Pese al coronavirus, una cofradía sigue acompañando a los difuntos hasta su última morada en Francia

«Que en paz descanse». Con mascarillas cubriéndoles la boca y la nariz, cinco hombres vestidos de negro bajan un ataúd hasta una tumba cavada en la tierra. Pese a las restricciones impuestas por la pandemia, una cofradía francesa sigue acompañando a los difuntos hasta su última morada, fiel a ocho siglos de tradición. 

Una campana rompe el silencio en el cementerio de Béthune, una ciudad del norte de Francia. Vestidos con capas negras y guantes blancos, los «Charitables» – los «caritativos», como se llama la cofradía – han cruzado el umbral de la puerta de hierro llevando el cuerpo del difunto en una carreta, antes de ponerlo bajo tierra.

La Cofradía de los caritativos de San Eloy, su nombre completo, fue fundada en 1188, en plena epidemia de la peste negra que devastó esta región francesa. Es una fundación laica que repite desde entonces los mismos gestos, con un único objetivo: acompañar a los muertos hasta su última morada, con discreción y respeto.

Pese al coronavirus, «nuestra misión sigue siendo idéntica. Hacemos exactamente lo mismo, sin importar el rango social del difunto», su edad, su ideología política o religión, explica a la AFP Robert Guénot, de 72 años. 

Activos o jubilados, los 25 miembros de la cofradía entierran cada año a cerca de 300 muertos en esta ciudad. Pero la epidemia del COVID-19, que ha provocado un confinamiento inédito de la población en Francia – así como en otros países del mundo -, ha hecho que se limite el número de asistentes a los velorios a 20 personas, lo que ha obligado a la organización a adaptar sus prácticas y sus rituales ancestrales.

«Hemos disminuido nuestras actividades porque ya no hay ceremonias religiosas, pero también nuestros efectivos. Ahora solo somos cinco por entierro, frente a once en tiempo normal, porque no queremos perjudicar a las familias» si somos demasiado numerosos, explica Guénot, el rector de la cofradía.

Sus miembros respetan todas las medidas sanitarias. «Intentamos protegernos al máximo. Si alguno se siente enfermo, por supuesto que no participa. No corremos ningún riesgo», asegura Patrick Tijeras, de 55 años. 

Este hombre se unió a la cofradía el pasado noviembre tras el funeral de un familiar, durante el cual vio la «fuerte» implicación de sus miembros.
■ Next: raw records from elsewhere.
File: config.mk
export PLATFORM = sky130hd
export DESIGN_NAME = pipe_fetch_ctrl
export DESIGN_NICKNAME = d
export VERILOG_FILES = /design/src/rtl/pipe_pkg.sv /design/src/rtl/fetch_skid_buf.sv /design/src/rtl/pipe_fetch_ctrl.sv
export SDC_FILE = /design/constraint.sdc
export NUM_CORES = 1
export LEC_CHECK = 0
export BUFFER_PORTS_ARGS = -buffer_cell sky130_fd_sc_hd__buf_2
export CAP_MARGIN = 15
export CORE_MARGIN = 1.5
export CORE_UTILIZATION = 55
export DETAILED_ROUTE_END_ITERATION = 6
export PLACE_DENSITY = 0.93
export SYNTH_ARGS = -nofsm -noshare
export SYNTH_HDL_FRONTEND = slang
export SYNTH_SLANG_ARGS = --single-unit
File: constraint.sdc
create_clock -name clk -period 5.5 [get_ports clk]
set_input_delay 0.825 -clock clk [delete_from_list [all_inputs] [get_ports clk]]
set_output_delay 0.825 -clock clk [all_outputs]
set_load 0.005 [all_outputs]
File: src/rtl/pipe_pkg.sv
`default_nettype none
// ============================================================================
// Module  : pipe_pkg
// Brief   : Shared types and constants for the pipeline front-end.
// Rev     : 1.0 - initial release
// ============================================================================
package pipe_pkg;

    localparam int unsigned PIPE_XLEN = 32;
    localparam logic [PIPE_XLEN-1:0] NOP_INSTR = 32'h0000_0013;

    typedef enum logic [0:0] {
        FETCH = 1'b0,
        DRAIN = 1'b1
    } fetch_state_e;

    typedef struct packed {
        logic [PIPE_XLEN-1:0] pc;
        logic [PIPE_XLEN-1:0] ir;
        logic                 valid;
    } stage_reg_t;

    function automatic stage_reg_t nop_stage();
        stage_reg_t s;
        s.pc    = '0;
        s.ir    = NOP_INSTR;
        s.valid = 1'b0;
        return s;
    endfunction

endpackage
`default_nettype wire

File: src/rtl/fetch_skid_buf.sv
`default_nettype none
// ============================================================================
// Module  : fetch_skid_buf
// Brief   : One-entry holding slot for a fetch response that lands during a stall.
// Rev     : 1.0 - initial release
// ============================================================================
module fetch_skid_buf
    import pipe_pkg::*;
#(
    parameter int XLEN = PIPE_XLEN
) (
    input  logic            clk,
    input  logic            rst,
    input  logic            i_clear,
    input  logic            i_push,
    input  logic            i_pop,
    input  logic [XLEN-1:0] i_pc,
    input  logic [XLEN-1:0] i_ir,
    output logic            o_full,
    output logic [XLEN-1:0] o_pc,
    output logic [XLEN-1:0] o_ir
);

    logic            r_full;
    logic [XLEN-1:0] r_pc;
    logic [XLEN-1:0] r_ir;

    // Clear dominates so a redirect can never leave a stale entry behind.
    always_ff @(posedge clk) begin
        if (rst) begin
            r_full <= 1'b0;
            r_pc   <= '0;
            r_ir   <= '0;
        end else if (i_clear) begin
            r_full <= 1'b0;
        end else if (i_push) begin
            r_full <= 1'b1;
            r_pc   <= i_pc;
            r_ir   <= i_ir;
        end else if (i_pop) begin
            r_full <= 1'b0;
        end
    end

    assign o_full = r_full;
    assign o_pc   = r_pc;
    assign o_ir   = r_ir;

endmodule
`default_nettype wire

File: src/rtl/pipe_fetch_ctrl.sv
`default_nettype none
// ============================================================================
// Module  : pipe_fetch_ctrl
// Brief   : Fetch PC, imem handshake and F->D->E registers with stall/flush/trap.
//           Define PIPE_PERF_CNT_EN to enable the stall/flush perf counters.
// Rev     : 1.0 - initial release
// ============================================================================
module pipe_fetch_ctrl
    import pipe_pkg::*;
#(
    parameter int              XLEN     = 32,
    parameter logic [XLEN-1:0] RESET_PC = '0
) (
    input  logic            clk,
    input  logic            rst,
    input  logic            stall_i,
    input  logic            flush_i,
    input  logic [XLEN-1:0] br_target_i,
    input  logic            trap_i,
    input  logic [XLEN-1:0] trap_pc_i,
    output logic            imem_req_o,
    output logic [XLEN-1:0] imem_addr_o,
    input  logic            imem_valid_i,
    input  logic [XLEN-1:0] imem_rdata_i,
    output logic [XLEN-1:0] pc_D_o,
    output logic [XLEN-1:0] ir_D_o,
    output logic            valid_D_o,
    output logic [XLEN-1:0] pc_E_o,
    output logic [XLEN-1:0] ir_E_o,
    output logic            valid_E_o,
    output logic [31:0]     stall_cnt_o,
    output logic [31:0]     flush_cnt_o
);

    localparam logic [XLEN-1:0] c_PC_STEP = XLEN'(4);

    fetch_state_e    r_state;
    fetch_state_e    w_state_nx;
    logic [XLEN-1:0] r_pc_f;
    logic [XLEN-1:0] w_pc_f_nx;
    logic [XLEN-1:0] r_drain_addr;
    logic            r_outst;
    stage_reg_t      r_d;
    stage_reg_t      r_e;
    stage_reg_t      w_d_nx;
    stage_reg_t      w_e_nx;

    logic            w_req;
    logic [XLEN-1:0] w_addr;
    logic            w_resp;
    logic            w_redirect;
    logic [XLEN-1:0] w_target;
    logic            w_push;
    logic            w_pop;
    logic            w_clear;
    logic            w_skid_full;
    logic [XLEN-1:0] w_skid_pc;
    logic [XLEN-1:0] w_skid_ir;

    fetch_skid_buf #(
        .XLEN (XLEN)
    ) u_skid (
        .clk     (clk),
        .rst     (rst),
        .i_clear (w_clear),
        .i_push  (w_push),
        .i_pop   (w_pop),
        .i_pc    (r_pc_f),
        .i_ir    (imem_rdata_i),
        .o_full  (w_skid_full),
        .o_pc    (w_skid_pc),
        .o_ir    (w_skid_ir)
    );

    // DRAIN keeps the old request up; a full skid buffer is drained before new fetches.
    always_comb begin
        w_req  = 1'b0;
        w_addr = r_pc_f;
        if (!rst) begin
            if (r_state == DRAIN) begin
                w_req  = 1'b1;
                w_addr = r_drain_addr;
            end else begin
                w_req = !w_skid_full && !(stall_i && !r_outst);
            end
        end
    end

    assign w_resp     = imem_valid_i && w_req;
    assign w_redirect = trap_i || flush_i;
    assign w_target   = trap_i ? trap_pc_i : br_target_i;

    always_comb begin
        w_state_nx = r_state;
        w_pc_f_nx  = r_pc_f;
        w_d_nx     = r_d;
        w_e_nx     = r_e;
        w_push     = 1'b0;
        w_pop      = 1'b0;
        w_clear    = 1'b0;
        if (w_redirect) begin
            w_pc_f_nx  = w_target;
            w_d_nx     = nop_stage();
            w_e_nx     = nop_stage();
            w_clear    = 1'b1;
            w_state_nx = (w_req && !imem_valid_i) ? DRAIN : FETCH;
        end else if (r_state == DRAIN) begin
            if (imem_valid_i) begin
                w_state_nx = FETCH;
            end
            if (stall_i) begin
                w_e_nx = nop_stage();
            end else begin
                w_e_nx = r_d;
                w_d_nx = nop_stage();
            end
        end else if (stall_i) begin
            w_e_nx = nop_stage();
            if (w_resp) begin
                w_push    = 1'b1;
                w_pc_f_nx = r_pc_f + c_PC_STEP;
            end
        end else begin
            w_e_nx = r_d;
            if (w_skid_full) begin
                w_d_nx = '{pc: w_skid_pc, ir: w_skid_ir, valid: 1'b1};
                w_pop  = 1'b1;
            end else if (w_resp) begin
                w_d_nx    = '{pc: r_pc_f, ir: imem_rdata_i, valid: 1'b1};
                w_pc_f_nx = r_pc_f + c_PC_STEP;
            end else begin
                w_d_nx = nop_stage();
            end
        end
    end

    always_ff @(posedge clk) begin
        if (rst) begin
            r_state      <= FETCH;
            r_pc_f       <= RESET_PC;
            r_drain_addr <= RESET_PC;
            r_outst      <= 1'b0;
            r_d          <= nop_stage();
            r_e          <= nop_stage();
        end else begin
            r_state      <= w_state_nx;
            r_pc_f       <= w_pc_f_nx;
            r_drain_addr <= w_addr;
            r_outst      <= w_req && !imem_valid_i;
            r_d          <= w_d_nx;
            r_e          <= w_e_nx;
        end
    end

    assign imem_req_o  = w_req;
    assign imem_addr_o = w_addr;
    assign pc_D_o      = r_d.pc;
    assign ir_D_o      = r_d.ir;
    assign valid_D_o   = r_d.valid;
    assign pc_E_o      = r_e.pc;
    assign ir_E_o      = r_e.ir;
    assign valid_E_o   = r_e.valid;

`ifdef PIPE_PERF_CNT_EN
    logic [31:0] r_stall_cnt;
    logic [31:0] r_flush_cnt;

    always_ff @(posedge clk) begin
        if (rst) begin
            r_stall_cnt <= '0;
            r_flush_cnt <= '0;
        end else begin
            if (stall_i) begin
                r_stall_cnt <= r_stall_cnt + 32'd1;
            end
            if (w_redirect) begin
                r_flush_cnt <= r_flush_cnt + 32'd1;
            end
        end
    end

    assign stall_cnt_o = r_stall_cnt;
    assign flush_cnt_o = r_flush_cnt;
`else
    assign stall_cnt_o = '0;
    assign flush_cnt_o = '0;
`endif

endmodule
`default_nettype wire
«Sentimos que tenemos una utilidad social. Al igual que un enfermo cuando recibe atención, los muertos tienen también derecho a un trato digno».

Apoyo y consuelo

El viernes por la mañana el cementerio está casi desierto. El difunto es una persona sin hogar de 34 años, sin familia ni amigos. Los miembros de la cofradía observan un minuto de silencio frente al ataúd de madera clara.

Antes de irse y como dicta la tradición, los cinco hombres se reúnen alrededor de un círculo pintado en el suelo. «Les agradezco que hayan venido. En estos tiempos difíciles es importante que podamos seguir haciendo lo que hacemos desde hace 832 años», dice el rector.
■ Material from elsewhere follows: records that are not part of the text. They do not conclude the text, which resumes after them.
<file path="config.mk">
export PLATFORM = sky130hd
export DESIGN_NAME = multi_lane_port_lookup
export DESIGN_NICKNAME = d
export VERILOG_FILES = /design/src/rtl/multi_lane_port_lookup.sv
export SDC_FILE = /design/constraint.sdc
export NUM_CORES = 2
export LEC_CHECK = 0
export CAP_MARGIN = 0
export CORE_MARGIN = 3
export CORE_UTILIZATION = 42
export CTS_CLUSTER_DIAMETER = 80
export DETAILED_ROUTE_END_ITERATION = 7
export GPL_TIMING_DRIVEN = 1
export PLACE_DENSITY = 0.7
export SYNTH_ARGS = -nofsm -noshare
export SYNTH_HDL_FRONTEND = slang
export SYNTH_SLANG_ARGS = --single-unit
</file>
<file path="constraint.sdc">
create_clock -name clk -period 14.6 [get_ports clk]
set_input_delay 2.19 -clock clk [delete_from_list [all_inputs] [get_ports clk]]
set_output_delay 2.19 -clock clk [all_outputs]
set_load 0.01 [all_outputs]
</file>
<file path="src/rtl/multi_lane_port_lookup.sv">
// Output-port stage: buffers NUM_LANES data lanes with a shared ctrl bus,
// pairs each packet with its upstream port decision, stamps that decision
// into the IOQ module header on every lane, and forwards or drops the packet.
module multi_lane_port_lookup #(
  parameter int DATA_WIDTH        = 64,
  parameter int CTRL_WIDTH        = DATA_WIDTH / 8,
  parameter int NUM_LANES         = 2,
  parameter int NUM_OUTPUT_QUEUES = 8,
  parameter int PKT_FIFO_BITS     = 4,
  parameter int DEC_FIFO_BITS     = 2,
  parameter logic [CTRL_WIDTH-1:0] IOQ_CTRL = {CTRL_WIDTH{1'b1}},
  parameter int DST_PORT_POS      = 16
) (
  input  logic                              clk,
  input  logic                              reset,
  input  logic [NUM_LANES*DATA_WIDTH-1:0]   in_data,
  input  logic [CTRL_WIDTH-1:0]             in_ctrl,
  input  logic                              in_wr,
  output logic                              in_rdy,
  input  logic [NUM_OUTPUT_QUEUES-1:0]      dec_ports,
  input  logic                              dec_wr,
  output logic [NUM_LANES*DATA_WIDTH-1:0]   out_data,
  output logic [CTRL_WIDTH-1:0]             out_ctrl,
  output logic                              out_wr,
  input  logic                              out_rdy,
  output logic [31:0]                       fwd_count,
  output logic [31:0]                       drop_count
);

  localparam int BUS_W      = NUM_LANES * DATA_WIDTH;
  localparam int WORD_W     = BUS_W + CTRL_WIDTH;
  localparam int WORD_DEPTH = 1 << PKT_FIFO_BITS;
  localparam int DEC_DEPTH  = 1 << DEC_FIFO_BITS;
  // Two slots of margin on the word FIFO, one on the decision FIFO, so a
  // word or decision already in flight when in_rdy falls still fits.
  localparam logic [PKT_FIFO_BITS:0] WORD_NEARLY_FULL = (PKT_FIFO_BITS+1)'(WORD_DEPTH - 2);
  localparam logic [DEC_FIFO_BITS:0] DEC_NEARLY_FULL  = (DEC_FIFO_BITS+1)'(DEC_DEPTH - 1);

  typedef enum logic [4:0] {
    IDLE      = 5'b00001,
    WRITE_HDR = 5'b00010,
    SKIP_HDRS = 5'b00100,
    WAIT_EOP  = 5'b01000,
    DROP      = 5'b10000
  } state_t;

  state_t state, state_next;

  logic [WORD_W-1:0]            word_mem [WORD_DEPTH];
  logic [PKT_FIFO_BITS-1:0]     word_wr_ptr, word_rd_ptr;
  logic [PKT_FIFO_BITS:0]       word_count;
  logic [NUM_OUTPUT_QUEUES-1:0] dec_mem [DEC_DEPTH];
  logic [DEC_FIFO_BITS-1:0]     dec_wr_ptr, dec_rd_ptr;
  logic [DEC_FIFO_BITS:0]       dec_count;

  logic [WORD_W-1:0]            head_word;
  logic [CTRL_WIDTH-1:0]        head_ctrl;
  logic [BUS_W-1:0]             head_data;
  logic [NUM_OUTPUT_QUEUES-1:0] dec_head;
  logic [NUM_OUTPUT_QUEUES-1:0] held_dec;
  logic                         word_avail, dec_avail;
  logic                         word_pop, dec_pop;
  logic                         hdr_rewrite, fwd_inc, drop_inc, drop_mark_data;
  logic                         drop_in_data;

  assign word_avail = (word_count != '0);
  assign dec_avail  = (dec_count != '0);
  assign head_word  = word_mem[word_rd_ptr];
  assign head_ctrl  = head_word[WORD_W-1 -: CTRL_WIDTH];
  assign head_data  = head_word[BUS_W-1:0];
  assign dec_head   = dec_mem[dec_rd_ptr];
  assign out_ctrl   = head_ctrl;
  assign in_rdy     = (word_count < WORD_NEARLY_FULL) && (dec_count < DEC_NEARLY_FULL);

  // Word FIFO storage; contents need no reset because the pointers gate them.
  always_ff @(posedge clk) begin
    if (in_wr) word_mem[word_wr_ptr] <= {in_ctrl, in_data};
  end

  // Word FIFO pointers and occupancy.
  always_ff @(posedge clk) begin
    if (!reset) begin
      word_wr_ptr <= '0;
      word_rd_ptr <= '0;
      word_count  <= '0;
    end else begin
      if (in_wr)    word_wr_ptr <= word_wr_ptr + 1'b1;
      if (word_pop) word_rd_ptr <= word_rd_ptr + 1'b1;
      case ({in_wr, word_pop})
        2'b10:   word_count <= word_count + 1'b1;
        2'b01:   word_count <= word_count - 1'b1;
        default: word_count <= word_count;
      endcase
    end
  end

  // Decision FIFO storage.
  always_ff @(posedge clk) begin
    if (dec_wr) dec_mem[dec_wr_ptr] <= dec_ports;
  end

  // Decision FIFO pointers and occupancy.
  always_ff @(posedge clk) begin
    if (!reset) begin
      dec_wr_ptr <= '0;
      dec_rd_ptr <= '0;
      dec_count  <= '0;
    end else begin
      if (dec_wr)  dec_wr_ptr <= dec_wr_ptr + 1'b1;
      if (dec_pop) dec_rd_ptr <= dec_rd_ptr + 1'b1;
      case ({dec_wr, dec_pop})
        2'b10:   dec_count <= dec_count + 1'b1;
        2'b01:   dec_count <= dec_count - 1'b1;
        default: dec_count <= dec_count;
      endcase
    end
  end

  // FSM state register.
  always_ff @(posedge clk) begin
    if (!reset) state <= IDLE;
    else        state <= state_next;
  end

  // FSM next-state: walk header words, then data words, until EOP.
  always_comb begin
    state_next = state;
    case (state)
      IDLE:      if (dec_avail && word_avail) state_next = (dec_head == '0) ? DROP : WRITE_HDR;
      WRITE_HDR: if (word_avail && out_rdy) state_next = SKIP_HDRS;
      SKIP_HDRS: if (word_avail && out_rdy && head_ctrl == '0) state_next = WAIT_EOP;
      WAIT_EOP:  if (word_avail && out_rdy && head_ctrl != '0) state_next = IDLE;
      DROP:      if (word_avail && drop_in_data && head_ctrl != '0) state_next = IDLE;
      default:   state_next = IDLE;
    endcase
  end

  // FSM outputs: pops, output valid, header rewrite and counter strobes.
  always_comb begin
    word_pop       = 1'b0;
    dec_pop        = 1'b0;
    out_wr         = 1'b0;
    hdr_rewrite    = 1'b0;
    fwd_inc        = 1'b0;
    drop_inc       = 1'b0;
    drop_mark_data = 1'b0;
    case (state)
      IDLE: dec_pop = dec_avail && word_avail;
      WRITE_HDR: begin
        out_wr      = word_avail && out_rdy;
        word_pop    = out_wr;
        hdr_rewrite = (head_ctrl == IOQ_CTRL);
      end
      SKIP_HDRS: begin
        out_wr   = word_avail && out_rdy;
        word_pop = out_wr;
      end
      WAIT_EOP: begin
        out_wr   = word_avail && out_rdy;
        word_pop = out_wr;
        fwd_inc  = out_wr && (head_ctrl != '0);
      end
      DROP: begin
        word_pop       = word_avail;
        drop_mark_data = word_avail && (head_ctrl == '0);
        drop_inc       = word_avail && drop_in_data && (head_ctrl != '0);
      end
      default: ;
    endcase
  end

  // Stamp the held decision into the dst-port field of every lane on the IOQ header.
  always_comb begin
    out_data = head_data;
    if (hdr_rewrite) begin
      for (int i = 0; i < NUM_LANES; i++) begin
        out_data[i*DATA_WIDTH + DST_PORT_POS +: NUM_OUTPUT_QUEUES] = held_dec;
      end
    end
  end

  // Held decision and the header/data phase flag used while dropping.
  always_ff @(posedge clk) begin
    if (!reset) begin
      held_dec     <= '0;
      drop_in_data <= 1'b0;
    end else begin
      if (dec_pop) held_dec <= dec_head;
      if (state == IDLE)       drop_in_data <= 1'b0;
      else if (drop_mark_data) drop_in_data <= 1'b1;
    end
  end

  // Saturating forward/drop packet counters.
  always_ff @(posedge clk) begin
    if (!reset) begin
      fwd_count  <= '0;
      drop_count <= '0;
    end else begin
      if (fwd_inc && fwd_count != 32'hFFFF_FFFF)   fwd_count  <= fwd_count + 32'd1;
      if (drop_inc && drop_count != 32'hFFFF_FFFF) drop_count <= drop_count + 32'd1;
    end
  end

endmodule

</file>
Limitar el número de personas que pueden despedir físicamente a un ser querido complica el duelo y aumenta el dolor, lo que devuelve a la cofradía la razón de su existencia. «Queremos seguir brindando un poco de apoyo y consuelo a las familias, cuyos miembros no pueden estar todos aquí», señala Guénot.
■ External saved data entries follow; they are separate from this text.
--- src/rtl/pipe_ctrl_pkg.sv ---
// Shared opcodes, controller state encoding and scoreboard sizing for the decode hazard controller.
package pipe_ctrl_pkg;

  localparam logic [3:0] OP_HALT = 4'b0000;
  localparam logic [3:0] OP_LD   = 4'b1000;
  localparam logic [3:0] OP_ST   = 4'b0111;
  localparam logic [3:0] OP_BR   = 4'b0010;
  localparam logic [3:0] OP_JMP  = 4'b0100;

  typedef enum logic [1:0] {
    ST_RUN    = 2'b00,
    ST_FLUSH  = 2'b01,
    ST_DRAIN  = 2'b10,
    ST_HALTED = 2'b11
  } ctrl_state_t;

  // Counter must hold WB_LAT itself, so size for WB_LAT+1 values.
  function automatic int sb_cnt_w(input int wb_lat);
    return (wb_lat < 1) ? 1 : $clog2(wb_lat + 1);
  endfunction

  localparam int WB_LAT_DEFAULT = 3;
  localparam int SB_CNT_W       = sb_cnt_w(WB_LAT_DEFAULT);

endpackage

--- src/rtl/reg_scoreboard.sv ---
// Per-register write-back countdown with load tags; answers "is this source pending" for decode.
// PIPE_HAZARD_FORWARD_EN narrows pending to load-use at distance one.
module reg_scoreboard
  import pipe_ctrl_pkg::*;
#(
  parameter  int NUM_REGS = 8,
  parameter  int WB_LAT   = 3,
  localparam int RW       = $clog2(NUM_REGS),
  localparam int CW       = sb_cnt_w(WB_LAT)
) (
  input  logic                clk,
  input  logic                rst,
  input  logic                set_vld,
  input  logic [RW-1:0]       set_reg,
  input  logic                set_load,
  input  logic [RW-1:0]       src1,
  input  logic [RW-1:0]       src2,
  output logic                pend1,
  output logic                pend2,
  output logic [NUM_REGS-1:0] busy_mask
);

  logic [CW-1:0]       cnt_q [NUM_REGS];
  logic [CW-1:0]       cnt_d [NUM_REGS];
  logic [NUM_REGS-1:0] load_q;
  logic [NUM_REGS-1:0] load_d;

  always_comb begin
    load_d = load_q;
    for (int r = 0; r < NUM_REGS; r++) begin
      cnt_d[r]     = (cnt_q[r] != '0) ? cnt_q[r] - CW'(1) : cnt_q[r];
      busy_mask[r] = (cnt_q[r] != '0);
    end
    // A new issue overrides the ordinary decrement of the same entry.
    if (set_vld) begin
      cnt_d[set_reg]  = CW'(WB_LAT);
      load_d[set_reg] = set_load;
    end
  end

  always_ff @(posedge clk or posedge rst) begin
    if (rst) begin
      load_q <= '0;
      for (int r = 0; r < NUM_REGS; r++) cnt_q[r] <= '0;
    end else begin
      load_q <= load_d;
      for (int r = 0; r < NUM_REGS; r++) cnt_q[r] <= cnt_d[r];
    end
  end

`ifdef PIPE_HAZARD_FORWARD_EN
  assign pend1 = load_q[src1] & (cnt_q[src1] == CW'(WB_LAT));
  assign pend2 = load_q[src2] & (cnt_q[src2] == CW'(WB_LAT));
`else
  assign pend1 = busy_mask[src1];
  assign pend2 = busy_mask[src2];
`endif

endmodule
El contexto actual recuerda el nacimiento de la cofradía. Según la leyenda, los sepulteros de ese entonces no lograban enterrar a todos los muertos. San Eloy, patrón de los herreros, se apareció a dos de ellos para pedirles que dieran un entierro digno a los muertos. La peste desapareció, pero la tradición siguió.  

Hoy «tenemos que llevar mascarillas por este virus que nos hace sentir tristes y asustados», dice Pierre Decool, de 66 años. Pese al miedo, explica que siente la necesidad de «ayudar a la gente».

«Es una situación difícil que nuestros antepasados vivieron» en el siglo XII. «Pero saldremos adelante».